- **AIM OF THE EXERCISE**:
Transcribe, word for word and without additions, each line below from the one containing "initial_core_util_pct = 36.04" through the one containing "maxCapViolCount = 0", both ends included.

%%

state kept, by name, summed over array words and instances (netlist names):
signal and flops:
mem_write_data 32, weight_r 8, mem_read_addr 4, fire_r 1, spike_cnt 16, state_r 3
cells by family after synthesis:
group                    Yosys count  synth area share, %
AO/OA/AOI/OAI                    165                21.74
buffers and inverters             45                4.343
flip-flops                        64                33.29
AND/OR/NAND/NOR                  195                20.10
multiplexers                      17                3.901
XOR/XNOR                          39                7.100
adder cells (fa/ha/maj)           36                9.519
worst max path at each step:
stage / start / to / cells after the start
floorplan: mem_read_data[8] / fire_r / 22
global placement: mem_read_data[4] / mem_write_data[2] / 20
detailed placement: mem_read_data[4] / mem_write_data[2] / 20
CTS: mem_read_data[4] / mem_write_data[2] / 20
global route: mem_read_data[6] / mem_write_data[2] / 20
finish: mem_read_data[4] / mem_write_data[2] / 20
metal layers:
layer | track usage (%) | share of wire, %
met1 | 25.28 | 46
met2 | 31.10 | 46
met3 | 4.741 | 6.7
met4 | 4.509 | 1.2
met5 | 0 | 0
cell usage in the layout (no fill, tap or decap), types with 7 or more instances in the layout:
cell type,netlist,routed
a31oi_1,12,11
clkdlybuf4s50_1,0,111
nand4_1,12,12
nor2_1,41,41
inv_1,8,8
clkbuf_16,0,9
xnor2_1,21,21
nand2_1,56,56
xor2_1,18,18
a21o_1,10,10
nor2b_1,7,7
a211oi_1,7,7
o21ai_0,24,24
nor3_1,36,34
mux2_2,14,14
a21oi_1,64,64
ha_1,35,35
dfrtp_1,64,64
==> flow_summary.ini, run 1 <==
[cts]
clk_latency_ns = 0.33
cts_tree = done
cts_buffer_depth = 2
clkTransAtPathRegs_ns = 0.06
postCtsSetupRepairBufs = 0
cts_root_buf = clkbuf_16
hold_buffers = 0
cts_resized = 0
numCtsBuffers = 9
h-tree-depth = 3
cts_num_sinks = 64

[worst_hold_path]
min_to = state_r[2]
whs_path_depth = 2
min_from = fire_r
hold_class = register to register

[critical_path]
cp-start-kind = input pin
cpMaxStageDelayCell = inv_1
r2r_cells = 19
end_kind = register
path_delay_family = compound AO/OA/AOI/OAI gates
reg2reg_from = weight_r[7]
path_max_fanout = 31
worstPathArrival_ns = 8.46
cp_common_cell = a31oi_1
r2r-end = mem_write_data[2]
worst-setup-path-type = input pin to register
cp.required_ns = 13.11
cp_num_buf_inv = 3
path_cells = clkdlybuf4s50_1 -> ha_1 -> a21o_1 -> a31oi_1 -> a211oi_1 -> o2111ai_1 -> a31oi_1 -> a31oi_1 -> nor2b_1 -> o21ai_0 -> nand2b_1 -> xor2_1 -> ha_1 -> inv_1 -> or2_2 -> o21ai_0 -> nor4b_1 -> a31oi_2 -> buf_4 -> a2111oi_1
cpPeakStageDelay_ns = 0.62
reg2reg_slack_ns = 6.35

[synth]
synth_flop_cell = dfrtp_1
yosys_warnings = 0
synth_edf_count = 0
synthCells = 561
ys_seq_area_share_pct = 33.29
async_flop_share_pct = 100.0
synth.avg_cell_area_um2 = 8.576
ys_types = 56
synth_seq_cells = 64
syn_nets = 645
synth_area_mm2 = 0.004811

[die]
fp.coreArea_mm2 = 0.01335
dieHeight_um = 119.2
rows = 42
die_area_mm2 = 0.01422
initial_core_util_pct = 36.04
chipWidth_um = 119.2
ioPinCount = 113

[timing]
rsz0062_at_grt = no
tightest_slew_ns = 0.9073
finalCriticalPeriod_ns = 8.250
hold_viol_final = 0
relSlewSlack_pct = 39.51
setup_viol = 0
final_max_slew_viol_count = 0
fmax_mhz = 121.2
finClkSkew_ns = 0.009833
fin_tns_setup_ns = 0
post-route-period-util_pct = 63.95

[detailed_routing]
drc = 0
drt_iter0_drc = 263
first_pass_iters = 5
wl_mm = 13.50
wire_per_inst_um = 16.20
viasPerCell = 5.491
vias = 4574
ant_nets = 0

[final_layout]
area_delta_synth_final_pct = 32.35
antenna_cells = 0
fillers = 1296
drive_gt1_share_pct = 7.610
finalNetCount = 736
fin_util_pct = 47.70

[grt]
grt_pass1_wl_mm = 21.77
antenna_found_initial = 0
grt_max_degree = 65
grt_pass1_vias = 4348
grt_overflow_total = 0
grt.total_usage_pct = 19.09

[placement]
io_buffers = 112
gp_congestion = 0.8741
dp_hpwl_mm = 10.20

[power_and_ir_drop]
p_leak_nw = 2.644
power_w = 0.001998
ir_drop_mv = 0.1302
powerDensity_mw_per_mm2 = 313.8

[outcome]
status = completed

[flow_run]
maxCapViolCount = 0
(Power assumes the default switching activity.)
==> config.mk <==
export PLATFORM = sky130hd
export DESIGN_NAME = async_fifo_wr_ctrl_flat
export DESIGN_NICKNAME = d
export VERILOG_FILES = /design/src/rtl/async_fifo_pkg.sv /design/src/rtl/async_fifo_wr_ctrl_if.sv /design/src/rtl/gray_ptr_sync.sv /design/src/rtl/async_fifo_wr_ctrl.sv /design/src/flat_wrapper.sv
export SDC_FILE = /design/constraint.sdc
export NUM_CORES = 1
export LEC_CHECK = 0
export BUFFER_PORTS_ARGS = -buffer_cell sky130_fd_sc_hd__buf_2
export CAP_MARGIN = 20
export CORE_ASPECT_RATIO = 0.8
export CORE_MARGIN = 3
export CORE_UTILIZATION = 39
export CTS_BUF_LIST = sky130_fd_sc_hd__clkbuf_8
export DETAILED_ROUTE_END_ITERATION = 8
export HOLD_SLACK_MARGIN = 0.08
export PLACE_DENSITY = 0.69
export SYNTH_ARGS = -nofsm -noshare
export SYNTH_HDL_FRONTEND = slang
export SYNTH_SLANG_ARGS = --single-unit
==> constraint.sdc <==
create_clock -name Clk -period 3.3 [get_ports Clk]
set_input_delay 0.495 -clock Clk [delete_from_list [all_inputs] [get_ports Clk]]
set_output_delay 0.495 -clock Clk [all_outputs]
set_load 0.01 [all_outputs]
==> src/rtl/async_fifo_pkg.sv <==
// Shared definitions for the dual-clock FIFO write- and read-side controllers:
// controller state enum, synchronizer depth and Gray/binary conversion helpers.
// Build option: define ASYNC_FIFO_WR_SYNC3_EN for a three-flop pointer
// synchronizer (longer INIT, one extra edge of read-release latency).
package async_fifo_pkg;

    typedef enum logic [0:0] {
        INIT = 1'b0,
        RUN  = 1'b1
    } wr_state_e;

`ifdef ASYNC_FIFO_WR_SYNC3_EN
    localparam int SYNC_STAGES = 3;
`else
    localparam int SYNC_STAGES = 2;
`endif

    // Helpers work on a 32-bit container; callers size-cast to the pointer width.
    function automatic logic [31:0] bin2gray(input logic [31:0] b);
        return b ^ (b >> 1);
    endfunction

    function automatic logic [31:0] gray2bin(input logic [31:0] g);
        logic [31:0] b;
        b[31] = g[31];
        for (int i = 30; i >= 0; i--) begin
            b[i] = b[i+1] ^ g[i];
        end
        return b;
    endfunction

endpackage

==> src/rtl/async_fifo_wr_ctrl_if.sv <==
// Write-side controller bus: producer request, RAM write port, pointer
// exchange with the read domain and status flags.
// master = producer/environment side, slave = write controller.
interface async_fifo_wr_ctrl_if #(
    parameter int ADDR_WIDTH = 4
);
    logic                  WrReq_in;
    logic                  WrEn_out;
    logic [ADDR_WIDTH-1:0] WrAddr_out;
    logic [ADDR_WIDTH:0]   WrPtrGray_out;
    logic [ADDR_WIDTH:0]   RdPtrGray_in;
    logic                  Full_out;
    logic                  AlmostFull_out;
    logic [ADDR_WIDTH:0]   Level_out;
    logic                  Overflow_out;

    modport master (
        output WrReq_in,
        output RdPtrGray_in,
        input  WrEn_out,
        input  WrAddr_out,
        input  WrPtrGray_out,
        input  Full_out,
        input  AlmostFull_out,
        input  Level_out,
        input  Overflow_out
    );

    modport slave (
        input  WrReq_in,
        input  RdPtrGray_in,
        output WrEn_out,
        output WrAddr_out,
        output WrPtrGray_out,
        output Full_out,
        output AlmostFull_out,
        output Level_out,
        output Overflow_out
    );
endinterface

==> src/rtl/gray_ptr_sync.sv <==
// Plain flop-chain synchronizer for a Gray-coded pointer crossing clock
// domains. Only one bit changes per source update, so every stage holds
// either the old or the new pointer value.
module gray_ptr_sync #(
    parameter int WIDTH  = 5,
    parameter int STAGES = 2
) (
    input  logic             clk,
    input  logic             rst,
    input  logic [WIDTH-1:0] d,
    output logic [WIDTH-1:0] q
);

    logic [WIDTH-1:0] stage_r [STAGES];

    // Shift the incoming pointer through the synchronizer chain.
    always_ff @(posedge clk) begin
        if (rst) begin
            for (int i = 0; i < STAGES; i++) begin
                stage_r[i] <= '0;
            end
        end else begin
            stage_r[0] <= d;
            for (int i = 1; i < STAGES; i++) begin
                stage_r[i] <= stage_r[i-1];
            end
        end
    end

    assign q = stage_r[STAGES-1];

endmodule
===== config.mk =====
export PLATFORM = sky130hd
export DESIGN_NAME = csi_rx_packet_parser_flat
export DESIGN_NICKNAME = d
export VERILOG_FILES = /design/src/rtl/csi_rx_packet_parser_if.sv /design/src/rtl/csi_rx_packet_parser.sv /design/src/flat_wrapper.sv
export SDC_FILE = /design/constraint.sdc
export NUM_CORES = 1
export LEC_CHECK = 0
export ABC_AREA = 0
export BUFFER_PORTS_ARGS = -buffer_cell sky130_fd_sc_hd__buf_2
export CORE_MARGIN = 8
export CORE_UTILIZATION = 35
export DETAILED_ROUTE_END_ITERATION = 10
export SLEW_MARGIN = 25
export SYNTH_ARGS = -nofsm -noshare
export SYNTH_HDL_FRONTEND = slang
export SYNTH_SLANG_ARGS = --single-unit

===== constraint.sdc =====
create_clock -name byte_clock -period 2.3 [get_ports byte_clock]
set_input_delay 0.46 -clock byte_clock [delete_from_list [all_inputs] [get_ports byte_clock]]
set_output_delay 0.46 -clock byte_clock [all_outputs]
set_load 0.01 [all_outputs]

===== src/rtl/csi_rx_packet_parser_if.sv =====
// Word-stream and decoded-output bundle between the CSI-2 word aligner, the packet parser
// and the downstream pixel unpacker.
interface csi_rx_packet_parser_if #(
    parameter int NUM_LANE = 2
);
    logic                  enable;
    logic [8*NUM_LANE-1:0] word_in;
    logic                  valid_in;

    logic                  packet_done;
    logic [5:0]            data_type;
    logic [1:0]            virtual_ch;
    logic [15:0]           word_count;
    logic [7:0]            header_ecc;
    logic                  frame_start;
    logic                  frame_end;
    logic                  line_start;
    logic                  line_end;
    logic [8*NUM_LANE-1:0] payload_out;
    logic [NUM_LANE-1:0]   payload_be;
    logic                  payload_valid;
    logic                  in_long_pkt;
    logic                  abort_err;

    modport master (
        output enable, word_in, valid_in,
        input  packet_done, data_type, virtual_ch, word_count, header_ecc,
               frame_start, frame_end, line_start, line_end,
               payload_out, payload_be, payload_valid, in_long_pkt, abort_err
    );

    modport slave (
        input  enable, word_in, valid_in,
        output packet_done, data_type, virtual_ch, word_count, header_ecc,
               frame_start, frame_end, line_start, line_end,
               payload_out, payload_be, payload_valid, in_long_pkt, abort_err
    );
endinterface


===== src/rtl/csi_rx_packet_parser.sv =====
// CSI-2 packet parser: decodes headers, turns short sync packets into strobes and streams
// long-packet payload with per-lane byte enables, dropping the trailing CRC.
module csi_rx_packet_parser #(
    parameter int NUM_LANE = 2
) (
    input logic                   byte_clock,
    input logic                   reset_n,
    csi_rx_packet_parser_if.slave bus
);
    localparam int W = 8 * NUM_LANE;

    typedef enum logic [1:0] {IDLE, HDR2, PAYLOAD, FLUSH} state_t;

    state_t          state_reg, state_next;
    logic [16:0]     remaining_reg, remaining_next;
    logic [7:0]      di_reg, di_next;
    logic [7:0]      wcl_reg, wcl_next;

    logic            packet_done_reg, packet_done_next;
    logic [5:0]      data_type_reg, data_type_next;
    logic [1:0]      virtual_ch_reg, virtual_ch_next;
    logic [15:0]     word_count_reg, word_count_next;
    logic [7:0]      header_ecc_reg, header_ecc_next;
    logic            frame_start_reg, frame_start_next;
    logic            frame_end_reg, frame_end_next;
    logic            line_start_reg, line_start_next;
    logic            line_end_reg, line_end_next;
    logic [W-1:0]    payload_out_reg, payload_out_next;
    logic [NUM_LANE-1:0] payload_be_reg, payload_be_next;
    logic            payload_valid_reg, payload_valid_next;
    logic            in_long_pkt_reg, in_long_pkt_next;
    logic            abort_err_reg, abort_err_next;

    logic [7:0]      hdr_di, hdr_wcl, hdr_wcm, hdr_ecc;
    logic            hdr_accept;
    logic [16:0]     data_left;
    logic            last_word;
    logic [NUM_LANE-1:0] be_calc;

    // With 4 lanes the full header is in one word; with 2 lanes DI and WC_LSB were captured earlier.
    generate
        if (NUM_LANE == 4) begin : g_hdr4
            assign hdr_di  = bus.word_in[7:0];
            assign hdr_wcl = bus.word_in[15:8];
            assign hdr_wcm = bus.word_in[23:16];
            assign hdr_ecc = bus.word_in[31:24];
        end else begin : g_hdr2
            assign hdr_di  = di_reg;
            assign hdr_wcl = wcl_reg;
            assign hdr_wcm = bus.word_in[7:0];
            assign hdr_ecc = bus.word_in[15:8];
        end
    endgenerate

    // remaining counts payload plus the two CRC bytes, so the data still owed is remaining-2.
    assign data_left = (remaining_reg > 17'd2) ? (remaining_reg - 17'd2) : 17'd0;
    assign last_word = (remaining_reg <= 17'(NUM_LANE));

    generate
        for (genvar gi = 0; gi < NUM_LANE; gi++) begin : g_be
            assign be_calc[gi] = (data_left > 17'(gi));
        end
    endgenerate

    always_comb begin
        state_next         = state_reg;
        remaining_next     = remaining_reg;
        di_next            = di_reg;
        wcl_next           = wcl_reg;
        data_type_next     = data_type_reg;
        virtual_ch_next    = virtual_ch_reg;
        word_count_next    = word_count_reg;
        header_ecc_next    = header_ecc_reg;
        payload_out_next   = payload_out_reg;
        payload_be_next    = payload_be_reg;
        in_long_pkt_next   = in_long_pkt_reg;
        abort_err_next     = abort_err_reg;
        packet_done_next   = 1'b0;
        frame_start_next   = 1'b0;
        frame_end_next     = 1'b0;
        line_start_next    = 1'b0;
        line_end_next      = 1'b0;
        payload_valid_next = 1'b0;
        hdr_accept         = 1'b0;

        if (bus.enable) begin
            case (state_reg)
                IDLE: begin
                    if (bus.valid_in) begin
                        if (NUM_LANE == 4) begin
                            hdr_accept = 1'b1;
                        end else begin
                            di_next    = bus.word_in[7:0];
                            wcl_next   = bus.word_in[15:8];
                            state_next = HDR2;
                        end
                    end
                end
                HDR2: begin
                    if (bus.valid_in) begin
                        hdr_accept = 1'b1;
                    end else begin
                        packet_done_next = 1'b1;
                        abort_err_next   = 1'b1;
                        in_long_pkt_next = 1'b0;
                        state_next       = IDLE;
                    end
                end
                PAYLOAD: begin
                    if (bus.valid_in) begin
                        payload_out_next   = bus.word_in;
                        payload_be_next    = be_calc;
                        payload_valid_next = (data_left != 17'd0);
                        if (last_word) begin
                            remaining_next   = 17'd0;
                            packet_done_next = 1'b1;
                            in_long_pkt_next = 1'b0;
                            state_next       = FLUSH;
                        end else begin
                            remaining_next = remaining_reg - 17'(NUM_LANE);
                        end
                    end else begin
                        remaining_next   = 17'd0;
                        packet_done_next = 1'b1;
                        abort_err_next   = 1'b1;
                        in_long_pkt_next = 1'b0;
                        state_next       = IDLE;
                    end
                end
                FLUSH: begin
                    if (!bus.valid_in) begin
                        state_next = IDLE;
                    end
                end
                default: state_next = IDLE;
            endcase

            if (hdr_accept) begin
                data_type_next  = hdr_di[5:0];
                virtual_ch_next = hdr_di[7:6];
                word_count_next = {hdr_wcm, hdr_wcl};
                header_ecc_next = hdr_ecc;
                if (hdr_di[5:0] <= 6'h0F) begin
                    case (hdr_di[5:0])
                        6'h00:   frame_start_next = 1'b1;
                        6'h01:   frame_end_next   = 1'b1;
                        6'h02:   line_start_next  = 1'b1;
                        6'h03:   line_end_next    = 1'b1;
                        default: ;
                    endcase
                    packet_done_next = 1'b1;
                    state_next       = FLUSH;
                end else begin
                    remaining_next   = {1'b0, hdr_wcm, hdr_wcl} + 17'd2;
                    in_long_pkt_next = 1'b1;
                    state_next       = PAYLOAD;
                end
            end
        end
    end

    always_ff @(posedge byte_clock or negedge reset_n) begin
        if (!reset_n) begin
            state_reg         <= IDLE;
            remaining_reg     <= '0;
            di_reg            <= '0;
            wcl_reg           <= '0;
            packet_done_reg   <= 1'b0;
            data_type_reg     <= '0;
            virtual_ch_reg    <= '0;
            word_count_reg    <= '0;
            header_ecc_reg    <= '0;
            frame_start_reg   <= 1'b0;
            frame_end_reg     <= 1'b0;
            line_start_reg    <= 1'b0;
            line_end_reg      <= 1'b0;
            payload_out_reg   <= '0;
            payload_be_reg    <= '0;
            payload_valid_reg <= 1'b0;
            in_long_pkt_reg   <= 1'b0;
            abort_err_reg     <= 1'b0;
        end else begin
            state_reg         <= state_next;
            remaining_reg     <= remaining_next;
            di_reg            <= di_next;
            wcl_reg           <= wcl_next;
            packet_done_reg   <= packet_done_next;
            data_type_reg     <= data_type_next;
            virtual_ch_reg    <= virtual_ch_next;
            word_count_reg    <= word_count_next;
            header_ecc_reg    <= header_ecc_next;
            frame_start_reg   <= frame_start_next;
            frame_end_reg     <= frame_end_next;
            line_start_reg    <= line_start_next;
            line_end_reg      <= line_end_next;
            payload_out_reg   <= payload_out_next;
            payload_be_reg    <= payload_be_next;
            payload_valid_reg <= payload_valid_next;
            in_long_pkt_reg   <= in_long_pkt_next;
            abort_err_reg     <= abort_err_next;
        end
    end

    assign bus.packet_done   = packet_done_reg;
    assign bus.data_type     = data_type_reg;
    assign bus.virtual_ch    = virtual_ch_reg;
    assign bus.word_count    = word_count_reg;
    assign bus.header_ecc    = header_ecc_reg;
    assign bus.frame_start   = frame_start_reg;
    assign bus.frame_end     = frame_end_reg;
    assign bus.line_start    = line_start_reg;
    assign bus.line_end      = line_end_reg;
    assign bus.payload_out   = payload_out_reg;
    assign bus.payload_be    = payload_be_reg;
    assign bus.payload_valid = payload_valid_reg;
    assign bus.in_long_pkt   = in_long_pkt_reg;
    assign bus.abort_err     = abort_err_reg;
endmodule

%%

- **WRITTEN RESPONSE**:
initial_core_util_pct = 36.04
chipWidth_um = 119.2
ioPinCount = 113

[timing]
rsz0062_at_grt = no
tightest_slew_ns = 0.9073
finalCriticalPeriod_ns = 8.250
hold_viol_final = 0
relSlewSlack_pct = 39.51
setup_viol = 0
final_max_slew_viol_count = 0
fmax_mhz = 121.2
finClkSkew_ns = 0.009833
fin_tns_setup_ns = 0
post-route-period-util_pct = 63.95

[detailed_routing]
drc = 0
drt_iter0_drc = 263
first_pass_iters = 5
wl_mm = 13.50
wire_per_inst_um = 16.20
viasPerCell = 5.491
vias = 4574
ant_nets = 0

[final_layout]
area_delta_synth_final_pct = 32.35
antenna_cells = 0
fillers = 1296
drive_gt1_share_pct = 7.610
finalNetCount = 736
fin_util_pct = 47.70

[grt]
grt_pass1_wl_mm = 21.77
antenna_found_initial = 0
grt_max_degree = 65
grt_pass1_vias = 4348
grt_overflow_total = 0
grt.total_usage_pct = 19.09

[placement]
io_buffers = 112
gp_congestion = 0.8741
dp_hpwl_mm = 10.20

[power_and_ir_drop]
p_leak_nw = 2.644
power_w = 0.001998
ir_drop_mv = 0.1302
powerDensity_mw_per_mm2 = 313.8

[outcome]
status = completed

[flow_run]
maxCapViolCount = 0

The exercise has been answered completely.